_Collected data entries_:
### src/rtl/dds_dac_pkg.sv
// Shared types, frame layout and helpers for the DDS-to-DAC serial streamer.
package dds_dac_pkg;

  localparam int unsigned WORD_W  = 32;
  localparam int unsigned DATA_W  = 16;
  localparam int unsigned FRAME_W = 24;
  localparam int unsigned CMD_MSB = 23;
  localparam int unsigned CMD_LSB = 20;
  localparam int unsigned CH_BIT  = 16;

  localparam logic [3:0] DAC_CMD_DEFAULT = 4'b0011;
  localparam logic       CH_A            = 1'b0;
  localparam logic       CH_B            = 1'b1;

  typedef enum logic [1:0] {IDLE, LOAD, SHIFT, GAP} dac_state_e;

  typedef struct packed {
    logic [DATA_W-1:0] cos;
    logic [DATA_W-1:0] sin;
  } dds_word_t;

  // Build one DAC frame; the inverted sample MSB turns two's complement into offset binary.
  function automatic logic [FRAME_W-1:0] make_frame(input logic [3:0] cmd, input logic ch,
                                                    input logic [DATA_W-1:0] sample);
    logic [FRAME_W-1:0] f;
    f                    = '0;
    f[CMD_MSB:CMD_LSB]   = cmd;
    f[CH_BIT]            = ch;
    f[DATA_W-1:0]        = {~sample[DATA_W-1], sample[DATA_W-2:0]};
    return f;
  endfunction

endpackage

### src/rtl/dds_dac_streamer_if.sv
// Valid-qualified DDS sample stream into the DAC streamer (no backpressure).
interface dds_dac_streamer_if;
  import dds_dac_pkg::*;

  dds_word_t DDS_IN;
  logic      DDS_IN_VALID;

  modport master (output DDS_IN, output DDS_IN_VALID);
  modport slave  (input  DDS_IN, input  DDS_IN_VALID);
endinterface

### src/rtl/dds_sample_fifo.sv
// Synchronous sample FIFO with flush; read data is registered one cycle after rd_en.
module dds_sample_fifo import dds_dac_pkg::*; #(
   parameter int unsigned DEPTH = 16
) (
   input  logic                     GCLK,
   input  logic                     reset,
   input  logic                     wr_en,
   input  dds_word_t                wr_data,
   input  logic                     rd_en,
   output dds_word_t                rd_data,
   input  logic                     flush,
   output logic [$clog2(DEPTH):0]   level,
   output logic                     full,
   output logic                     empty
);

   localparam int unsigned AW = $clog2(DEPTH);

   dds_word_t       mem [DEPTH];
   logic [AW-1:0]   wr_ptr;
   logic [AW-1:0]   rd_ptr;
   logic [AW:0]     level_nxt;

   // Flush dominates any write or read in the same cycle.
   always_comb begin
      level_nxt = level;
      if (flush)
         level_nxt = '0;
      else if (wr_en && !rd_en)
         level_nxt = level + (AW+1)'(1);
      else if (rd_en && !wr_en)
         level_nxt = level - (AW+1)'(1);
   end

   always_ff @(posedge GCLK) begin
      if (reset) begin
         wr_ptr  <= '0;
         rd_ptr  <= '0;
         level   <= '0;
         full    <= 1'b0;
         empty   <= 1'b1;
         rd_data <= '0;
      end else begin
         level <= level_nxt;
         full  <= (level_nxt == (AW+1)'(DEPTH));
         empty <= (level_nxt == '0);
         if (flush) begin
            wr_ptr <= '0;
            rd_ptr <= '0;
         end else begin
            if (wr_en)
               wr_ptr <= wr_ptr + AW'(1);
            if (rd_en) begin
               rd_ptr  <= rd_ptr + AW'(1);
               rd_data <= mem[rd_ptr];
            end
         end
      end
   end

   always_ff @(posedge GCLK) begin
      if (wr_en && !flush)
         mem[wr_ptr] <= wr_data;
   end

endmodule

### src/rtl/dds_dac_streamer.sv
// Buffers DDS words and serializes each as two 24-bit offset-binary frames to a dual-channel DAC.
module dds_dac_streamer import dds_dac_pkg::*; #(
   parameter int unsigned FIFO_DEPTH = 16,
   parameter int unsigned SCLK_DIV   = 4,
   parameter logic [3:0]  DAC_CMD    = DAC_CMD_DEFAULT
) (
   input  logic                          GCLK,
   input  logic                          reset,
   dds_dac_streamer_if.slave             dds,
   input  logic [3:0]                    MOD_SEL,
   output logic                          DAC_SCLK,
   output logic                          DAC_SYNC_N,
   output logic                          DAC_DIN,
   output logic [$clog2(FIFO_DEPTH):0]   FIFO_LEVEL,
   output logic                          OVERFLOW,
   output logic                          BUSY
);

   localparam int unsigned GAP_LEN = 2 * SCLK_DIV;
   localparam int unsigned CNT_W   = $clog2(GAP_LEN);
   localparam int unsigned BIT_W   = $clog2(FRAME_W);

   dac_state_e          state;
   logic [3:0]          mod_hist;
   logic [CNT_W-1:0]    cnt;
   logic [BIT_W-1:0]    bit_cnt;
   logic [FRAME_W-1:0]  shifter;
   logic [DATA_W-1:0]   ch_b_data;
   logic                frame_b;

   logic                flush;
   logic                start_ok;
   logic                rd_en;
   logic                wr_en;
   logic                drop;
   logic                fifo_full;
   logic                fifo_empty;
   dds_word_t           rd_data;
   logic [FRAME_W-1:0]  frame_a_c;
   logic [FRAME_W-1:0]  frame_b_c;

   assign flush     = (MOD_SEL != mod_hist);
   assign start_ok  = !fifo_empty && !flush;
   assign wr_en     = dds.DDS_IN_VALID && !flush && (!fifo_full || rd_en);
   assign drop      = dds.DDS_IN_VALID && !flush && !wr_en;
   assign frame_a_c = make_frame(DAC_CMD, CH_A, rd_data.sin);
   assign frame_b_c = make_frame(DAC_CMD, CH_B, ch_b_data);

   // Pop on the way into LOAD so the registered read data is ready inside LOAD.
   always_comb begin
      rd_en = 1'b0;
      case (state)
         IDLE:    rd_en = start_ok;
         GAP:     rd_en = frame_b && (cnt == CNT_W'(GAP_LEN - 2)) && start_ok;
         default: rd_en = 1'b0;
      endcase
   end

   dds_sample_fifo #(.DEPTH(FIFO_DEPTH)) u_fifo (
      .GCLK    (GCLK),
      .reset   (reset),
      .wr_en   (wr_en),
      .wr_data (dds.DDS_IN),
      .rd_en   (rd_en),
      .rd_data (rd_data),
      .flush   (flush),
      .level   (FIFO_LEVEL),
      .full    (fifo_full),
      .empty   (fifo_empty)
   );

   always_ff @(posedge GCLK) begin
      if (reset) begin
         state      <= IDLE;
         mod_hist   <= MOD_SEL;
         cnt        <= '0;
         bit_cnt    <= '0;
         shifter    <= '0;
         ch_b_data  <= '0;
         frame_b    <= 1'b0;
         DAC_SCLK   <= 1'b0;
         DAC_SYNC_N <= 1'b1;
         DAC_DIN    <= 1'b0;
         OVERFLOW   <= 1'b0;
         BUSY       <= 1'b0;
      end else begin
         mod_hist <= MOD_SEL;
         if (drop)
            OVERFLOW <= 1'b1;

         case (state)
            IDLE: begin
               if (rd_en)
                  state <= LOAD;
            end

            LOAD: begin
               shifter    <= frame_a_c;
               DAC_DIN    <= frame_a_c[FRAME_W-1];
               ch_b_data  <= rd_data.cos;
               frame_b    <= 1'b0;
               BUSY       <= 1'b1;
               DAC_SYNC_N <= 1'b0;
               DAC_SCLK   <= 1'b0;
               cnt        <= '0;
               bit_cnt    <= '0;
               state      <= SHIFT;
            end

            // Each bit: SCLK low for SCLK_DIV cycles, then high; data moves on the falling edge.
            SHIFT: begin
               if (cnt == CNT_W'(SCLK_DIV - 1)) begin
                  cnt <= '0;
                  if (!DAC_SCLK) begin
                     DAC_SCLK <= 1'b1;
                  end else begin
                     DAC_SCLK <= 1'b0;
                     if (bit_cnt == BIT_W'(FRAME_W - 1)) begin
                        DAC_SYNC_N <= 1'b1;
                        DAC_DIN    <= 1'b0;
                        state      <= GAP;
                     end else begin
                        bit_cnt <= bit_cnt + BIT_W'(1);
                        shifter <= {shifter[FRAME_W-2:0], 1'b0};
                        DAC_DIN <= shifter[FRAME_W-2];
                     end
                  end
               end else begin
                  cnt <= cnt + CNT_W'(1);
               end
            end

            // Back-to-back samples borrow the last gap cycle for LOAD to keep the 8-cycle SYNC_N gap.
            GAP: begin
               cnt <= cnt + CNT_W'(1);
               if (!frame_b && (cnt == CNT_W'(GAP_LEN - 1))) begin
                  shifter    <= frame_b_c;
                  DAC_DIN    <= frame_b_c[FRAME_W-1];
                  DAC_SYNC_N <= 1'b0;
                  frame_b    <= 1'b1;
                  cnt        <= '0;
                  bit_cnt    <= '0;
                  state      <= SHIFT;
               end else if (frame_b && rd_en) begin
                  BUSY  <= 1'b0;
                  state <= LOAD;
               end else if (frame_b && (cnt == CNT_W'(GAP_LEN - 1))) begin
                  BUSY  <= 1'b0;
                  state <= IDLE;
               end
            end

            default: state <= IDLE;
         endcase
      end
   end

endmodule

### src/flat_wrapper.sv
// flat-port wrapper written by rule: the top's interface ports become plain ports
module dds_dac_streamer_flat import dds_dac_pkg::*;
#(
   parameter int unsigned FIFO_DEPTH = 16,
   parameter int unsigned SCLK_DIV   = 4,
   parameter logic [3:0]  DAC_CMD    = DAC_CMD_DEFAULT
)
  (GCLK, reset, MOD_SEL, DAC_SCLK, DAC_SYNC_N, DAC_DIN, FIFO_LEVEL, OVERFLOW, BUSY, dds_DDS_IN, dds_DDS_IN_VALID);
  dds_dac_streamer_if dds_i ();
  input  logic GCLK;
  input  logic reset;
  input  logic [3:0] MOD_SEL;
  output logic DAC_SCLK;
  output logic DAC_SYNC_N;
  output logic DAC_DIN;
  output logic [$clog2(FIFO_DEPTH):0] FIFO_LEVEL;
  output logic OVERFLOW;
  output logic BUSY;
  input wire logic [$bits(dds_i.DDS_IN)-1:0] dds_DDS_IN;
  input wire logic [$bits(dds_i.DDS_IN_VALID)-1:0] dds_DDS_IN_VALID;
  assign dds_i.DDS_IN = dds_DDS_IN;
  assign dds_i.DDS_IN_VALID = dds_DDS_IN_VALID;
  dds_dac_streamer #(.FIFO_DEPTH(FIFO_DEPTH), .SCLK_DIV(SCLK_DIV), .DAC_CMD(DAC_CMD)) u_core (.GCLK(GCLK), .reset(reset), .dds(dds_i), .MOD_SEL(MOD_SEL), .DAC_SCLK(DAC_SCLK), .DAC_SYNC_N(DAC_SYNC_N), .DAC_DIN(DAC_DIN), .FIFO_LEVEL(FIFO_LEVEL), .OVERFLOW(OVERFLOW), .BUSY(BUSY));
endmodule
### config.mk
export PLATFORM = sky130hd
export DESIGN_NAME = dds_dac_streamer_flat
export DESIGN_NICKNAME = d
export VERILOG_FILES = /design/src/rtl/dds_dac_pkg.sv /design/src/rtl/dds_dac_streamer_if.sv /design/src/rtl/dds_sample_fifo.sv /design/src/rtl/dds_dac_streamer.sv /design/src/flat_wrapper.sv
export SDC_FILE = /design/constraint.sdc
export NUM_CORES = 1
export LEC_CHECK = 0
export ABC_AREA = 1
export BUFFER_PORTS_ARGS = -buffer_cell sky130_fd_sc_hd__buf_2
export CAP_MARGIN = 20
export CELL_PAD_IN_SITES_DETAIL_PLACEMENT = 2
export CELL_PAD_IN_SITES_GLOBAL_PLACEMENT = 2
export CORE_MARGIN = 2
export CORE_UTILIZATION = 35
export CTS_BUF_LIST = sky130_fd_sc_hd__clkbuf_8
export CTS_CLUSTER_SIZE = 20
export DETAILED_ROUTE_END_ITERATION = 8
export PLACE_DENSITY_LB_ADDON = 0.1
export SLEW_MARGIN = 20
export SYNTH_ARGS = -nofsm -noshare
export SYNTH_HDL_FRONTEND = slang
export SYNTH_HIERARCHICAL = 1
export SYNTH_SLANG_ARGS = --single-unit
### constraint.sdc
create_clock -name GCLK -period 3.9 [get_ports GCLK]
set_input_delay 0.39 -clock GCLK [delete_from_list [all_inputs] [get_ports GCLK]]
set_output_delay 0.39 -clock GCLK [all_outputs]
set_load 0.1 [all_outputs]
Yosys cells after proc, flatten, opt, wreduce, memory -nomap -nowiden:

Memories as Yosys holds them, arrays and structs flattened. A register that Yosys moved wholly into a read port is not among the register bits.
Cells that the tools add are included.

* flip-flop bits (word level): 74
* RAM bits: 512
* input bits: 39
* output and inout bits: 10
* word-level logic and storage cells: 123
* memories kept: 1

* add/subtract/negate cells: 6
* eq/ne operators: 18
* multiplexer cells: 45
* bitwise operators: 3
* reductions and logical operators: 33

Memories
* u_core.u_fifo.mem: depth 16, bits a word 32, read ports 1, clocked after memory_dff 1, write ports 1, RTL line dds_sample_fifo.sv:19 `dds_word_t mem [DEPTH];`

Operators by type and width (number)
* 23-bit two-way mux: 4
* 23-bit one-hot mux with 3 select lines: 1
* 5-bit two-way mux: 7
* 1-bit two-way mux: 15
* 5-bit one-hot mux with 3 select lines: 1
* 5-bit AND reduction: 3
* 2-bit two-way mux: 7
* 1-bit logical AND: 12
* 5-bit by 1-bit adder with 5-bit output (second input constant): 2
* 5-bit equality test (second input constant): 2
* 2-bit by 1-bit != test with 1-bit output (second input constant): 5
* 3-bit one-hot mux with 3 select lines: 1
* 4-bit by 1-bit adder with 4-bit output (second input constant): 2
* 1-bit one-hot mux with 2 select lines: 4
* 2-bit one-hot mux with 4 select lines: 1
* 3-bit equality test (second input constant): 2
* 1-bit zero test: 6
* 3-bit two-way mux: 2
* 1-bit one-hot mux with 3 select lines: 2
* 2-bit AND reduction: 3
* 5-bit zero test: 1
* 5-bit by 1-bit subtractor with 5-bit output (second input constant): 1
* 2-bit equality test (second input constant): 2
* 2-bit != test (second input constant): 2
* 14 further kinds: 17

Longest topological paths before layout:

* word-level depth: 13
* depth in mapped cells: 17
* depth with buffers taken out: 17

Modules after synthesis:

The synthesis kept the hierarchy.

By module, submodules not included
* dds_sample_fifo: times used 1, cells each 1982, area each 22586.7 um^2, seq. area each 16315.6 um^2
* dds_dac_streamer: times used 1, cells each 361, area each 2835.2 um^2, seq. area each 1181.1 um^2

Worst setup path after synthesis:

No wires, ideal clock.

* path kind: flip-flop to flip-flop
* from: reg u_core.state[1]
* to: mem u_core/u_fifo/mem[0][0] (netlist bit) (enable)
* arrival: 3489 ps
* required time: 3479 ps
* path slack: -10 ps
* cell stages (with the launch flop): 13
* buffers on the path: 1
* clock period less this slack: 3910 ps
* cell sequence: dfxtp_1 ha_1 buf_4 nand2_1 o21ai_1 nand2_1 nor2_4 nor2_1 nor3b_1 inv_1 nor2_1 nand2_1 nor2_1

* cells in the longest elaborated chain, start to end: 7
* elaborated cells on any way between the ends: 8

Ends and longest elaborated chain
* start, declared: RTL line dds_dac_streamer.sv:23 `dac_state_e state;`
* start signal, assigned: RTL line dds_dac_streamer.sv:74 `state <= IDLE;`
* start signal, assigned: RTL line dds_dac_streamer.sv:94 `state <= LOAD;`
* start signal, assigned: RTL line dds_dac_streamer.sv:107 `state <= SHIFT;`
* 2-bit equality test / 2-bit zero test (equally long branches): RTL line dds_dac_streamer.sv:52 `case (state)`
* 1-bit one-hot mux with 2 select lines *: RTL line dds_dac_streamer.sv:52
* net u_core.rd_en: RTL line dds_dac_streamer.sv:33 `logic rd_en;`
* 1-bit logical OR *: RTL line dds_dac_streamer.sv:44 `assign wr_en = dds.DDS_IN_VALID && !flush && (!fifo_full || rd_en);`
* 1-bit logical AND *: RTL line dds_dac_streamer.sv:44
* net u_core.wr_en: RTL line dds_dac_streamer.sv:34 `logic wr_en;`
* 1-bit logical AND *: RTL line dds_sample_fifo.sv:62 `if (wr_en && !flush)`
* 1-bit two-way mux *: RTL line dds_sample_fifo.sv:62
* 1-bit two-way mux (implied by the code) *: RTL line dds_sample_fifo.sv:63 `mem[wr_ptr] <= wr_data;`
* end, declared: RTL line dds_sample_fifo.sv:19

Mark *: on every way through the listed nets, which the timed path passes. The rest lies on a longest branch.

Worst setup path after layout:

* from: reg u_core.state[0]
* to: mem u_core/u_fifo/mem[13][4] (netlist bit) (enable)

The elaborated chain is that of the path after synthesis.

==> reports/results.txt <==
status: completed
Clk pin slew, worst setup/hold paths: 60 ps
worst slew pin tran: 966 ps
Synth Register Bits: 618
Max FO, Critical Path: 16
total gr overflow: 0
Hold Vio Cnt, Final: 0
largest family of logic cells by synthesized area: simple AND/OR/NAND/NOR gates
clock root buffer: clkbuf_8
die area: 74,800 µm²
H-Tree Level Count: 3
unrepaired setup endpoints after global routing: false
simple-gate share of the synthesized area: 23.0%
Reg2Reg Launch Point: u_core/state[0]$_SDFFE_PP0P_
DRC: 0
Crit. Startpoint: u_core/state[0]$_SDFFE_PP0P_
Worst setup EP type: flip-flop
core region area: 71,700 µm²
R2R setup slack: 360 ps
Final Power: 13.3 mW
CTS buffer count: 109
Synth Area in Compound Gates: 2.71%
commonest non-fill, non-tap cell in the layout: nand2_1
I/O pins: 49
P_leak: 10.7 nW
Die Y: 274 µm
worst path required time: 4300 ps
Post-Synth XOR/XNOR Area: 0.0345%
Synth cell types: 41
DP Wirelength: 55,700 µm
vias in the first global route: 19,400
first-pass detailed-route iteration total: 5
DIE WIDTH: 274 µm
Synth Cell Area: 25,400 µm²
non-filler cells, final: 3,466
Syn Nets: 2,400
Vias/cell: 5.27
Max-cap violations: 0
antenna violations before repair: 3
GR Util All Layers: 23.7%
WL per Instance: 25.2 µm
Reg2Reg Depth: 12
Cells after DPL: 3,259
Worst-Skew Late Latency: 740 ps
Final GP Congestion: 0.773
Final ANT Viol Nets: 0
Max Fclk: 0.282 GHz
DR vias: 18,300
layout cells sized above 1: 11.3%
mux contribution to synthesized area: 0%
final core occ: 40.1%
worst hold path class: in2reg
PortBufs: 48
DP Worst Slack: 215 ps
Routed Wire Length: 87,400 µm
Synth Area in Adders: 0.886%
final hold slack: 115 ps
Area growth syn-to-layout: 13.2%
CP Launch Type: flip-flop
commonest non-fill, non-tap cells in the layout: nand2_1, edfxtp_1, nand3_1
Worst Clk Skew: 58.2 ps
VDD IR-drop max: 0.301 mV
Mapped Cells: 2,343
fin. max-slew vios: 0
setup ws final: 356 ps
critical path endpoint: u_core/u_fifo/mem[13][4]$_DFFE_PP_
Rel. slew slack: 35.6%
Iteration-0 DRC Markers: 1,427
CTS tree: yes
synth warn: 6
CTS Buffer Depth: 3
clk sinks: 618
R2R Path End: u_core/u_fifo/mem[13][4]$_DFFE_PP_
syn avg cell area: 10.9 µm²
pin count of the biggest net entering global routing: 130
Starting Density: 35.4%
register area share after synthesis: 68.8%
Critical Path AT: 3940 ps
final period demand of the worst path: 3540 ps
setup violators final: 0
Pwr per Cell Area: 462 nW/µm²
period utilization: 90.9%
global-route wire length before repair: 130,000 µm
hold path cells: 1
row count: 98
Crit Path Class: reg2reg
Nets: 2,482
==> kinds of logic (layout without fill, tap and decap cells) <==
| family | after synthesis | in the layout |
|---|---|---|
| other | 0 | 1 |
| xor gates and xnor gates | 1 | 1 |
| adders and majority gates | 18 | 18 |
| and+or+nand+nor | 1388 | 1388 |
| DFF | 618 | 618 |
| buffers and inverters | 217 | 389 |
| AOI/OAI and AO/OA | 101 | 101 |
==> synth_stat cells, drive strengths merged <==
master,number,share of area [%]
a211oi,3,0.089
edfxtp,512,60
a21oi,27,0.56
nand4,2,0.049
clkinv,1,0.015
dfxtp,106,8.3
nand3b,3,0.089
a22o,1,0.034
o211ai,1,0.030
inv,81,1.2
nor2,150,2.4
ha,18,0.89
nand2,781,12
buf,107,2.8
xor2,1,0.034
o21ai,48,0.96
a41oi,13,0.80
nand3,436,8.6
nor3b,3,0.089
nor3,9,0.20
or2,2,0.049
clkbuf,28,0.41
o21bai,1,0.030
nor4,2,0.049
a22oi,7,0.21
==> state kept, by name, summed over array words and instances (netlist names) <==
register / count
u_core/u_fifo/mem: 512
u_core/u_fifo/rd_data: 32
u_core/shifter: 23
u_core/ch_b_data: 16
u_core/bit_cnt: 5
u_core/u_fifo/level: 5
u_core/mod_hist: 4
u_core/u_fifo/rd_ptr: 4
u_core/u_fifo/wr_ptr: 4
u_core/cnt: 3
u_core/state: 2
u_core/BUSY: 1
u_core/DAC_DIN: 1
u_core/DAC_SCLK: 1
u_core/DAC_SYNC_N: 1
u_core/OVERFLOW: 1
u_core/frame_b: 1
u_core/u_fifo/empty: 1
u_core/u_fifo/full: 1
==> layer usage <==
layer	wire, µm	part of all wire, %	track usage (%)	vias to the layer above
met1	41100	47	34.4	9488
met2	39200	45	35.9	435
met3	5090	5.8	4.67	121
met4	2060	2.4	6.57	2
met5	12	0.014	0	-
li1	-	-	-	8213
==> metrics by stage <==
step                TNS [ps]  cell area (µm²)
floorplan              -3850            25400
global placement           0            26700
detailed placement         0            26700
CTS                        0            28800
global route               0            28800
finish                     0            28800
==> critical path: stages (launching register included) <==
cell     delay, ps
dfxtp_1        410
inv_1          120
ha_1           310
nor2_1          90
nand2_1        110
nor2_4         120
nor2_1          70
nor3b_1        300
inv_1          200
nor2_1         490
nand2_1        490
nor2_4         230
buf_4          290
==> what timing repair did <==
item | in CTS | in global routing
buffers inserted | 0 | 0
setup endpoints to repair | 0 | 0
gates resized for setup | 0 | 0
hold endpoints to repair | 5 | 0
hold buffers | 5 | 0
==> report_power, final <==
group | total (mW) | internal (mW) | switching, mW
sequential | 7.23 | 7.20 | 0.0358
clock | 5.67 | 2.91 | 2.76
combinational | 0.393 | 0.0821 | 0.310
==> worst min-delay path by stage <==
stage | from | endpoint
after floorplan | MOD_SEL[0] | u_core/mod_hist[0]$_DFF_P_
after global placement | u_core/OVERFLOW$_SDFFE_PP0P_ | u_core/OVERFLOW$_SDFFE_PP0P_
after detailed placement | u_core/OVERFLOW$_SDFFE_PP0P_ | u_core/OVERFLOW$_SDFFE_PP0P_
after CTS | dds_DDS_IN[20] | u_core/u_fifo/mem[7][20]$_DFFE_PP_
after global routing | dds_DDS_IN[20] | u_core/u_fifo/mem[7][20]$_DFFE_PP_
final | dds_DDS_IN[20] | u_core/u_fifo/mem[7][20]$_DFFE_PP_
==> final cells by class <==
class | count | area, µm²
timing repair buffer | 106 | 838
antenna | 1 | 2.50
multi-input combinational | 1508 | 6900
inverter | 82 | 315
clock inverter | 90 | 495
clock buffer | 111 | 1530
tap | 950 | 1190
fill | 7506 | 43000
sequential | 618 | 17500
(Power assumes the default switching activity.)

_WHAT YOU NEED TO DO_: Report how many lines of the data contain the word "master", using the number alone.

_EXERCISE RESULT_: 2